Which lines of the entries below include "after"? List them all.

THE DATA Start Marker

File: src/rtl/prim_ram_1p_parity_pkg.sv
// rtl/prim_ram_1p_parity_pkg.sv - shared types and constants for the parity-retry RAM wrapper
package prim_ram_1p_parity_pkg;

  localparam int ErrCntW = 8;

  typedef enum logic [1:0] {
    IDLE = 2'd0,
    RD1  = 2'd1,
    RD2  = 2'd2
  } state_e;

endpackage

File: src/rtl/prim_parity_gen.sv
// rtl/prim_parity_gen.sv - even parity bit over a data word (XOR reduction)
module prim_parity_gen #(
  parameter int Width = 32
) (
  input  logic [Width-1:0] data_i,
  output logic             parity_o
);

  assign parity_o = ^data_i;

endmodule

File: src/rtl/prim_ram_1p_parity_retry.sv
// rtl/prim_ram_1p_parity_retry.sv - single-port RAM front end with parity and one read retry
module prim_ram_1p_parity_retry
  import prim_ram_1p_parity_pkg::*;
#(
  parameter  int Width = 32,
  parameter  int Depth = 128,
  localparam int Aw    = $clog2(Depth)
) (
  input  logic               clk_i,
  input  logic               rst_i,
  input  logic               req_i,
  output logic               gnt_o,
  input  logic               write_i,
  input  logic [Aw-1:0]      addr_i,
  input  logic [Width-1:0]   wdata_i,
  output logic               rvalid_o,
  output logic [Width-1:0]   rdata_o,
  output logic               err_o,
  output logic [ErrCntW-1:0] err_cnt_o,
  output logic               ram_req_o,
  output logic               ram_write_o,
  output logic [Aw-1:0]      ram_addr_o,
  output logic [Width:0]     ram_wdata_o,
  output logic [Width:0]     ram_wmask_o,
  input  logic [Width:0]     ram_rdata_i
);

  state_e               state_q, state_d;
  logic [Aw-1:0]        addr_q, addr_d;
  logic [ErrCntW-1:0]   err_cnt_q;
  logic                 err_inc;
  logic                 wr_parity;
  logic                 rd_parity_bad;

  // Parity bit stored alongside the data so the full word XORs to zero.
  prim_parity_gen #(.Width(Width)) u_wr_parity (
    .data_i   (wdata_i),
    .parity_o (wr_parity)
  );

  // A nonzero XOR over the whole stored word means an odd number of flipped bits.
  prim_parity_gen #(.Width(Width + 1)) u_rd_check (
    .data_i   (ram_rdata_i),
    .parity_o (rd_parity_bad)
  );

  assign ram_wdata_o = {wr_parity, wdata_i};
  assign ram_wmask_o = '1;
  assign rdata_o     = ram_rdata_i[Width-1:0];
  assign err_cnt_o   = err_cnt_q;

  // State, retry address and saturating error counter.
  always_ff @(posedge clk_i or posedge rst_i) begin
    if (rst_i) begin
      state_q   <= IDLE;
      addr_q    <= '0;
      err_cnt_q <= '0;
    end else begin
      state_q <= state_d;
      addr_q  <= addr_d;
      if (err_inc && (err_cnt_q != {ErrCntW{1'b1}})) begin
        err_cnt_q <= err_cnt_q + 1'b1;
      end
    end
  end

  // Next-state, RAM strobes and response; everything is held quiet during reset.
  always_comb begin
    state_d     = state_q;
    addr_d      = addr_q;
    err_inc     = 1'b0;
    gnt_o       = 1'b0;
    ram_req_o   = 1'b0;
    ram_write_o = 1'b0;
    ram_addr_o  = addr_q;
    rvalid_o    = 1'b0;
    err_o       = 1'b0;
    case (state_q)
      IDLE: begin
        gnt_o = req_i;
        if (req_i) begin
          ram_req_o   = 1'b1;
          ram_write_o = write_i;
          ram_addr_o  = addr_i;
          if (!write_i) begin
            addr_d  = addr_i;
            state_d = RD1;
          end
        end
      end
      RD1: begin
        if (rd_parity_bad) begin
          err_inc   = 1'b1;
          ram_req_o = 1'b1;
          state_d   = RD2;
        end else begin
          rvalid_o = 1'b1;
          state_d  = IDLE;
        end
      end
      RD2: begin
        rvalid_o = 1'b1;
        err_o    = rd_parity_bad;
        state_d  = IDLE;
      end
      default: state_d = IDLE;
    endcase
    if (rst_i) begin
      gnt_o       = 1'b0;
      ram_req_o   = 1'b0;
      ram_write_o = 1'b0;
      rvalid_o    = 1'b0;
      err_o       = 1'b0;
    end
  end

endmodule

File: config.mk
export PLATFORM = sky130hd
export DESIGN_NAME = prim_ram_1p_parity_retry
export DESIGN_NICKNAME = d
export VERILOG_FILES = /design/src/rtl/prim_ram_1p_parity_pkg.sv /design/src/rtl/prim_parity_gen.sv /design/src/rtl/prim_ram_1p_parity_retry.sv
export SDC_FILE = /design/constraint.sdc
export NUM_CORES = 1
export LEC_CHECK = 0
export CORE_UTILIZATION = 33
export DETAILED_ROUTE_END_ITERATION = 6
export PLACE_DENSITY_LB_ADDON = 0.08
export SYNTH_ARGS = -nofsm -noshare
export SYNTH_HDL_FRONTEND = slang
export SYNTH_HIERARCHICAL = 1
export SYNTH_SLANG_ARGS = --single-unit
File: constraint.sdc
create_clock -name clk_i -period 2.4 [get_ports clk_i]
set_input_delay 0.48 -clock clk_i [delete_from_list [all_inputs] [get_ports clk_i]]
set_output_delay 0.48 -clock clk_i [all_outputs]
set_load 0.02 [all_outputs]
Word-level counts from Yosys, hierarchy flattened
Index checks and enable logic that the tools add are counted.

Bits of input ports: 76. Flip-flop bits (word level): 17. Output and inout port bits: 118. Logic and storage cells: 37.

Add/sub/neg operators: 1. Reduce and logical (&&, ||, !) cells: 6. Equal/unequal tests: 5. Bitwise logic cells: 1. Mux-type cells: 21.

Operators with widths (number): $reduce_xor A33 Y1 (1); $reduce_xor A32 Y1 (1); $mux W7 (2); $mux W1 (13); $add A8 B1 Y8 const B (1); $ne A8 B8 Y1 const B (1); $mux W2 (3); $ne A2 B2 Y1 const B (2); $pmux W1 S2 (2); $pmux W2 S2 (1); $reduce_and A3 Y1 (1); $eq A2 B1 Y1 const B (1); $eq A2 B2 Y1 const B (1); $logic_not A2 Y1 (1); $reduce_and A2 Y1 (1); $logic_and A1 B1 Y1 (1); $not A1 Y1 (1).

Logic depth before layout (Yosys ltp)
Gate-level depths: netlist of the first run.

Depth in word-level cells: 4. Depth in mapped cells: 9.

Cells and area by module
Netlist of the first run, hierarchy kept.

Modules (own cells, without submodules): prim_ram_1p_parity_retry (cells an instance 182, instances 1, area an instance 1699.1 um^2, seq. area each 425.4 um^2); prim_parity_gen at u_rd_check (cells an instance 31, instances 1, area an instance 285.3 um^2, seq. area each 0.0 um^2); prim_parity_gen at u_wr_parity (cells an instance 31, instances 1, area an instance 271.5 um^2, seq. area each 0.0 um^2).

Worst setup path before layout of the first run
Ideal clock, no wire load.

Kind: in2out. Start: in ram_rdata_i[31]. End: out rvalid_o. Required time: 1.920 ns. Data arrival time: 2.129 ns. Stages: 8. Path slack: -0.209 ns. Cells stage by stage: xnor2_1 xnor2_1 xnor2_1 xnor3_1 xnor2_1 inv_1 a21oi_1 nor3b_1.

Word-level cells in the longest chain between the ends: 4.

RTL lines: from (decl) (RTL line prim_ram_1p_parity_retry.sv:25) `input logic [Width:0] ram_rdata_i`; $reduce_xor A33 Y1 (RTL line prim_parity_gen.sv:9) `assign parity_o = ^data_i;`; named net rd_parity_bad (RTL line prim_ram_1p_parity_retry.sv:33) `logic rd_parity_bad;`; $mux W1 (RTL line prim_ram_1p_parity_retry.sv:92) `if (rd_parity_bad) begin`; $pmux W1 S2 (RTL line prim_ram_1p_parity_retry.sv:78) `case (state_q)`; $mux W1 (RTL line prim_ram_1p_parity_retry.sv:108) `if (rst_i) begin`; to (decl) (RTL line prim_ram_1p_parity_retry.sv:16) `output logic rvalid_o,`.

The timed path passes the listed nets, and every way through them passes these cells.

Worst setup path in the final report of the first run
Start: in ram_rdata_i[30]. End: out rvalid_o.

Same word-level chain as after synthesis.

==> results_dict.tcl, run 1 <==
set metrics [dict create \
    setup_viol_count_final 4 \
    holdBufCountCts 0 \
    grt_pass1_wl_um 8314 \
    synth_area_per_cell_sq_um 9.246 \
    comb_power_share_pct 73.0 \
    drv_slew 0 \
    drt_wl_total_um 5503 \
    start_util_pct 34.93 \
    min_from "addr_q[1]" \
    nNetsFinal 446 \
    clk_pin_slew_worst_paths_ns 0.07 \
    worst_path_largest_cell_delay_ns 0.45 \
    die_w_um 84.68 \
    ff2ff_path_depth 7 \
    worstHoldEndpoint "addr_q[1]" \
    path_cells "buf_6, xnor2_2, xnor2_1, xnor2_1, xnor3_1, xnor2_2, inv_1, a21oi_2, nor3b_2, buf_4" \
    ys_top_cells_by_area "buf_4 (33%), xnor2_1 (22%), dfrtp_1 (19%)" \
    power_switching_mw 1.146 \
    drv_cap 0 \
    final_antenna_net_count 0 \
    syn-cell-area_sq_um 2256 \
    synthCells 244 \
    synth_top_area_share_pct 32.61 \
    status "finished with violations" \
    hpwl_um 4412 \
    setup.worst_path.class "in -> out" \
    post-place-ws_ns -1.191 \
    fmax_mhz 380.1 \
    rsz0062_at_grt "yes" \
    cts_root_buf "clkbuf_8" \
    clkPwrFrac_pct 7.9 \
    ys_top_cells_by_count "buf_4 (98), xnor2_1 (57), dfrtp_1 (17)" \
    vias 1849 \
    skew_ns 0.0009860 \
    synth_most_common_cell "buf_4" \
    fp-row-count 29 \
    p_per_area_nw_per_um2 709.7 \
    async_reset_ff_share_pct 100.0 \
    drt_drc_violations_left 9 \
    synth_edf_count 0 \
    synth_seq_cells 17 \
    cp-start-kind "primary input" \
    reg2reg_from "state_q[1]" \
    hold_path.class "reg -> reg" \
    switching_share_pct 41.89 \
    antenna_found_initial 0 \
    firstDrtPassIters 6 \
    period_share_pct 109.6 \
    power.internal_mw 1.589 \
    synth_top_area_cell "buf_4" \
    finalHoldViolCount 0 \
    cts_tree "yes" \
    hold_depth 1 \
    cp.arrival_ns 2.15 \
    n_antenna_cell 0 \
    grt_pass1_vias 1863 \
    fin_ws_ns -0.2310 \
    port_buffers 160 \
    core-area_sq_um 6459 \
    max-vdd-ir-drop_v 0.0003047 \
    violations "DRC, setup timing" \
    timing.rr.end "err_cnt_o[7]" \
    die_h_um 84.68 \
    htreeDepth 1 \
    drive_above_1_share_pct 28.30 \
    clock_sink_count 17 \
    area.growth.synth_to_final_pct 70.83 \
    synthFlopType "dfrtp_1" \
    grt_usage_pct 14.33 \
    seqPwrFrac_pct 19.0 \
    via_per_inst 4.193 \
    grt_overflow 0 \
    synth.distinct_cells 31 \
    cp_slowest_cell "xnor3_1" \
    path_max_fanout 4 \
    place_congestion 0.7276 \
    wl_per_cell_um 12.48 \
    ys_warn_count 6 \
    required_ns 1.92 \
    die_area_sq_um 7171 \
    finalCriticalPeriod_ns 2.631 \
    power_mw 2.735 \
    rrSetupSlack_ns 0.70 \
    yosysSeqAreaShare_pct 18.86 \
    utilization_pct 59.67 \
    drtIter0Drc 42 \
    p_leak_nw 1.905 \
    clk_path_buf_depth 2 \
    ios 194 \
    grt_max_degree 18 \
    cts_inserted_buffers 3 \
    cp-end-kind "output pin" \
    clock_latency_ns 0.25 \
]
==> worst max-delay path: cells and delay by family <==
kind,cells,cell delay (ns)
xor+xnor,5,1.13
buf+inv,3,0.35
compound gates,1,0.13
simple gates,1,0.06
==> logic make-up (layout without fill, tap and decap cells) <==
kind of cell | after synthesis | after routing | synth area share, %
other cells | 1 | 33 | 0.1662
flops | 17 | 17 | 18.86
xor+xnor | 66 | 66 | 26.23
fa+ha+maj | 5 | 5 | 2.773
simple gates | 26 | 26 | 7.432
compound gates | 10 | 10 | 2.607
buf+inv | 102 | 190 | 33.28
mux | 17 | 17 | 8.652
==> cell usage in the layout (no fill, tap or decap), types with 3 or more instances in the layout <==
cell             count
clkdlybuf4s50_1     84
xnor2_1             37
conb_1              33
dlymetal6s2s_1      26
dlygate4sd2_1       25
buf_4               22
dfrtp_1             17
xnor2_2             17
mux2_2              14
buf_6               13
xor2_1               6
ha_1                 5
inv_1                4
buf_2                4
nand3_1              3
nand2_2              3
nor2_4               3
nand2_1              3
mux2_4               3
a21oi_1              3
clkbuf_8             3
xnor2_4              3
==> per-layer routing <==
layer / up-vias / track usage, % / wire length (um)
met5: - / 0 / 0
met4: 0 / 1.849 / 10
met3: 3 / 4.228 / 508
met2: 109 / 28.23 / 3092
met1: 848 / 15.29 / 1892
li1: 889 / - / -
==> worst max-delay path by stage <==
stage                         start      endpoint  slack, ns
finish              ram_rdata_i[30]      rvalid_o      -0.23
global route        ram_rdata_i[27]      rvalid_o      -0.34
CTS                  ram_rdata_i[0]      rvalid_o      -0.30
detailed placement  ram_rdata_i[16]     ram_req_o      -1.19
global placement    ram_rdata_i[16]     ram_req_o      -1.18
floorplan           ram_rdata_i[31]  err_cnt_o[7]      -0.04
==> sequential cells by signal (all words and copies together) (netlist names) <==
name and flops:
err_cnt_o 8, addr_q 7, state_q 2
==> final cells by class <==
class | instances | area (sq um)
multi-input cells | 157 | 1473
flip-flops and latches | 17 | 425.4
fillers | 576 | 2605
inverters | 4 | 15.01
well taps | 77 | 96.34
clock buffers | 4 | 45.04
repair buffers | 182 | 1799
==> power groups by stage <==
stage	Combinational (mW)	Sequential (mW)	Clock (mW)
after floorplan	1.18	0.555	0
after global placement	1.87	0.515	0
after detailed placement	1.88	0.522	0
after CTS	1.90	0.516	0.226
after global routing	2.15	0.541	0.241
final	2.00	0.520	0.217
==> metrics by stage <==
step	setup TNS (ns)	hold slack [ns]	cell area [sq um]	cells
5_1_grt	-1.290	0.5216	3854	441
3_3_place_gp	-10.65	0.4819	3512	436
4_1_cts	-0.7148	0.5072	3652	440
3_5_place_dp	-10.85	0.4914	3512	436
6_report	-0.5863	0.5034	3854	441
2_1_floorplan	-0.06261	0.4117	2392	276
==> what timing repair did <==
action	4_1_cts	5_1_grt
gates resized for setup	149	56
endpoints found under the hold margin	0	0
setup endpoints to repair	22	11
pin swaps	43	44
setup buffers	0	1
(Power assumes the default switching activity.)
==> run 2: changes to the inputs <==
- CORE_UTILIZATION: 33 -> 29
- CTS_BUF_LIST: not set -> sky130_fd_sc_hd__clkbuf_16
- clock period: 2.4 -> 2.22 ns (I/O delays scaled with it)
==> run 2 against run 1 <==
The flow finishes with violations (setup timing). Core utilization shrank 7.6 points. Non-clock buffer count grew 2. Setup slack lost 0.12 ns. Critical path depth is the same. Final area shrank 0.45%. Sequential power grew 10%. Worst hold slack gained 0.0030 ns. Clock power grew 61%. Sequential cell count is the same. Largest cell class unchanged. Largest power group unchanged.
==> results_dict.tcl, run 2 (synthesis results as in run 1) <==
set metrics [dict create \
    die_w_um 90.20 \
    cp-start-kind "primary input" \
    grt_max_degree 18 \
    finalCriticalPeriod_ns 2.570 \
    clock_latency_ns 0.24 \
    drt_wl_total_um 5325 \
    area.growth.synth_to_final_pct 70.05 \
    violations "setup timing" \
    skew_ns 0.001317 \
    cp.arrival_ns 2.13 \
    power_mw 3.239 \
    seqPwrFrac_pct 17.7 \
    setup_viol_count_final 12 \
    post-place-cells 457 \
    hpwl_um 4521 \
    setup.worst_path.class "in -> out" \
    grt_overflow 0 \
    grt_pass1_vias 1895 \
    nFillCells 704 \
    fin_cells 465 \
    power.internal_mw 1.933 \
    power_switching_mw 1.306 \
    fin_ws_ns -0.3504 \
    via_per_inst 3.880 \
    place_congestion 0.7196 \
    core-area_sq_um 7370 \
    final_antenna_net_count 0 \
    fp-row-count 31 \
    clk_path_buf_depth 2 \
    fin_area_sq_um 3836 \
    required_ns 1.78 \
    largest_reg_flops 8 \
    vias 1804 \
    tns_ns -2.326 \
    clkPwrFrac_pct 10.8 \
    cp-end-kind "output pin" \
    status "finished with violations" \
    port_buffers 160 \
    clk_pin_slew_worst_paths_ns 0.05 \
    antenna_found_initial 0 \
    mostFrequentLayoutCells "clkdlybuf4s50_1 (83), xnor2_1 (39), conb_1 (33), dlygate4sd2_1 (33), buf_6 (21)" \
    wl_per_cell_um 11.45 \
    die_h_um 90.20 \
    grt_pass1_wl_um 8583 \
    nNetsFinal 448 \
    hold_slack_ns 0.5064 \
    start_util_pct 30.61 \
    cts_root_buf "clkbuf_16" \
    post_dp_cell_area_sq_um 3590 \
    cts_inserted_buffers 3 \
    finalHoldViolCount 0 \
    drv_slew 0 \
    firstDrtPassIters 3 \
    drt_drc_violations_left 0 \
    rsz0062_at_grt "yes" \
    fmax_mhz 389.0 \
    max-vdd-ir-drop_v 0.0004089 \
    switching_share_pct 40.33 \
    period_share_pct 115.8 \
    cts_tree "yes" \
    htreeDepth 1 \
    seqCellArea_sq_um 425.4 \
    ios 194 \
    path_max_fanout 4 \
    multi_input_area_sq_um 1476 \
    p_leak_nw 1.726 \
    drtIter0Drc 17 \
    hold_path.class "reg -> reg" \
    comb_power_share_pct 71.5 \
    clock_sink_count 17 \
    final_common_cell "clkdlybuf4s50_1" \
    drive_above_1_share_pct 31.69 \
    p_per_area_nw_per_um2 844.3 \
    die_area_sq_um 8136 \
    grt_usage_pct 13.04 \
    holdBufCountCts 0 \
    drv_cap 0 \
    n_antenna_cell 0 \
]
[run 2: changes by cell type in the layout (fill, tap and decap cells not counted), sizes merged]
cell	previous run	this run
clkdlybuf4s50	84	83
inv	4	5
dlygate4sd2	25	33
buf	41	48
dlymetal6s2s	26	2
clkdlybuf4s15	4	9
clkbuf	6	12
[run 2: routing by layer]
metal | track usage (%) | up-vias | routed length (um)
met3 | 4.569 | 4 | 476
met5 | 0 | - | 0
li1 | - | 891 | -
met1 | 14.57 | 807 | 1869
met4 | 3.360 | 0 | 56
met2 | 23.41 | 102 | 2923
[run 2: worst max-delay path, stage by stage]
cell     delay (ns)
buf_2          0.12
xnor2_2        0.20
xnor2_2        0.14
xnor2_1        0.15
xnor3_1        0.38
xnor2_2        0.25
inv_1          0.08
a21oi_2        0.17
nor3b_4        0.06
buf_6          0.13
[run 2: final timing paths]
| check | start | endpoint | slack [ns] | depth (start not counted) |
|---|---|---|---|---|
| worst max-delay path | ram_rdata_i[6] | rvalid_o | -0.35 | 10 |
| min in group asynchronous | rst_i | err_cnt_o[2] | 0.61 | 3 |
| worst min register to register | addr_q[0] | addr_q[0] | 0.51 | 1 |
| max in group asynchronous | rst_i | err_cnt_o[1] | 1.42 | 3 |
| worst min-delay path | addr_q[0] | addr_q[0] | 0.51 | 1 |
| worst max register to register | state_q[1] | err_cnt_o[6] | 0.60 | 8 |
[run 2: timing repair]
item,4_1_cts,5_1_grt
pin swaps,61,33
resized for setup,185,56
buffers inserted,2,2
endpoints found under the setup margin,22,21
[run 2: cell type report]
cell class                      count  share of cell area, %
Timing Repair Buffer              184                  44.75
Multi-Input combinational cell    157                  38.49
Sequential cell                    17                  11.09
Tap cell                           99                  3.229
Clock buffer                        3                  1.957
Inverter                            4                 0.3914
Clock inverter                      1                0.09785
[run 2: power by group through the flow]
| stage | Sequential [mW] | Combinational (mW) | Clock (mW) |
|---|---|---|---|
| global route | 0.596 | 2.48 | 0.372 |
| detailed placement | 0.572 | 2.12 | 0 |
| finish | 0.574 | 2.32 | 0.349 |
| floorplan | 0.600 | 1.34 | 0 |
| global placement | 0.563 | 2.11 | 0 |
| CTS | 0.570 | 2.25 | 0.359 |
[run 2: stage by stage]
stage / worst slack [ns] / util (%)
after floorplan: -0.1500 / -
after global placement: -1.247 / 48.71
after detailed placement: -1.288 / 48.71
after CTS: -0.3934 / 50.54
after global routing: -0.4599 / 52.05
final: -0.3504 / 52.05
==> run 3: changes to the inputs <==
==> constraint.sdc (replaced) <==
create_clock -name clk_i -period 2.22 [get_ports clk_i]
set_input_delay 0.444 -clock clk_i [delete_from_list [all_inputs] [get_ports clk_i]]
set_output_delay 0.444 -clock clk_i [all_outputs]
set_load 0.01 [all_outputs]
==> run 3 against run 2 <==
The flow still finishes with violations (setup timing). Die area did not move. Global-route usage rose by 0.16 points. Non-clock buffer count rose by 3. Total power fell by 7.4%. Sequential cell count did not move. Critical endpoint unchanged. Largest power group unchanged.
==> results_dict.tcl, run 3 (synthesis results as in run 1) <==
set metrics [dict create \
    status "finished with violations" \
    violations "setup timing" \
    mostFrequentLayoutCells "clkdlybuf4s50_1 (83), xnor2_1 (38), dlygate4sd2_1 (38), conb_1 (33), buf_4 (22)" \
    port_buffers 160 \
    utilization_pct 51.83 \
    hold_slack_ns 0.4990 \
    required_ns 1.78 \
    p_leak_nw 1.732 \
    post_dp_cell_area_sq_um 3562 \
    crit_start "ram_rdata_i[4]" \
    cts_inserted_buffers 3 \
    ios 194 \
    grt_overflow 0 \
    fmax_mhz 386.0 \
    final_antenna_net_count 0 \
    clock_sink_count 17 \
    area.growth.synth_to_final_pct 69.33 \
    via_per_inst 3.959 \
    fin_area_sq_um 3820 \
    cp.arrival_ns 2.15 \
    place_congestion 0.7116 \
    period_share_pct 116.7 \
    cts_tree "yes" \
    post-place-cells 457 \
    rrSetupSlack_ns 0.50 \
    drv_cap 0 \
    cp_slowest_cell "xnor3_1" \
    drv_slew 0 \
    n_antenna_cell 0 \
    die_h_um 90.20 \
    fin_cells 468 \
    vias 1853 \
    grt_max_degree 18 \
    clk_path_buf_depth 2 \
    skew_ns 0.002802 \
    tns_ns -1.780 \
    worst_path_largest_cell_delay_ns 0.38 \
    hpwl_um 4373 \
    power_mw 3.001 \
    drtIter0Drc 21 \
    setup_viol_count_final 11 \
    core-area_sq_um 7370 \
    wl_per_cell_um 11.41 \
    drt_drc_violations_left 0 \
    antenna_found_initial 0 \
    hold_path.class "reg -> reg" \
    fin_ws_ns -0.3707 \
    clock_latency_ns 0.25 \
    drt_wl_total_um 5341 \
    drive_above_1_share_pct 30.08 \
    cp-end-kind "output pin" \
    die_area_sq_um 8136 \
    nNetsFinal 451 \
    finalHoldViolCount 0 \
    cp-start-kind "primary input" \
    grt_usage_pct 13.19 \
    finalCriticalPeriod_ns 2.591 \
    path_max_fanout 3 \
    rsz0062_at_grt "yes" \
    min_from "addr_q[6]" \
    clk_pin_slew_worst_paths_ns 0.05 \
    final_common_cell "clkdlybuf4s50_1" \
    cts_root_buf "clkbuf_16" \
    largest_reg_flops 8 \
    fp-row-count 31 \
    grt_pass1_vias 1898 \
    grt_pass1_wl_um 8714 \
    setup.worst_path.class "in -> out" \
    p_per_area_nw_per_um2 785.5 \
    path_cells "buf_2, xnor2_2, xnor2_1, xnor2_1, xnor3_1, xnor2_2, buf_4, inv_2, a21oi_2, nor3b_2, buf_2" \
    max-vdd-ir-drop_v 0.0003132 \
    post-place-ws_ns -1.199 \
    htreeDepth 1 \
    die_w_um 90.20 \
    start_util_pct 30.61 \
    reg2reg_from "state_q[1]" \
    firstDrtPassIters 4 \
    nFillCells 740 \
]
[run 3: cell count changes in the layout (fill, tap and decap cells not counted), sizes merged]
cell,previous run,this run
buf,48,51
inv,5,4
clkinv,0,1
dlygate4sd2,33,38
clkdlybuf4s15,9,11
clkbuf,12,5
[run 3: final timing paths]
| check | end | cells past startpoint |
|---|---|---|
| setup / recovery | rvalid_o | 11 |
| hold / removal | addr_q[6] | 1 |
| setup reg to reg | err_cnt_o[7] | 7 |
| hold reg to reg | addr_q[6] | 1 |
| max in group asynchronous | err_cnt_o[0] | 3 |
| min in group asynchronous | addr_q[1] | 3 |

THE DATA End Marker

* YOUR SOLUTION:
Same word-level chain as after synthesis.
kind of cell | after synthesis | after routing | synth area share, %
after floorplan	1.18	0.555	0
after global placement	1.87	0.515	0
after detailed placement	1.88	0.522	0
after CTS	1.90	0.516	0.226
after global routing	2.15	0.541	0.241
after floorplan: -0.1500 / -
after global placement: -1.247 / 48.71
after detailed placement: -1.288 / 48.71
after CTS: -0.3934 / 50.54
after global routing: -0.4599 / 52.05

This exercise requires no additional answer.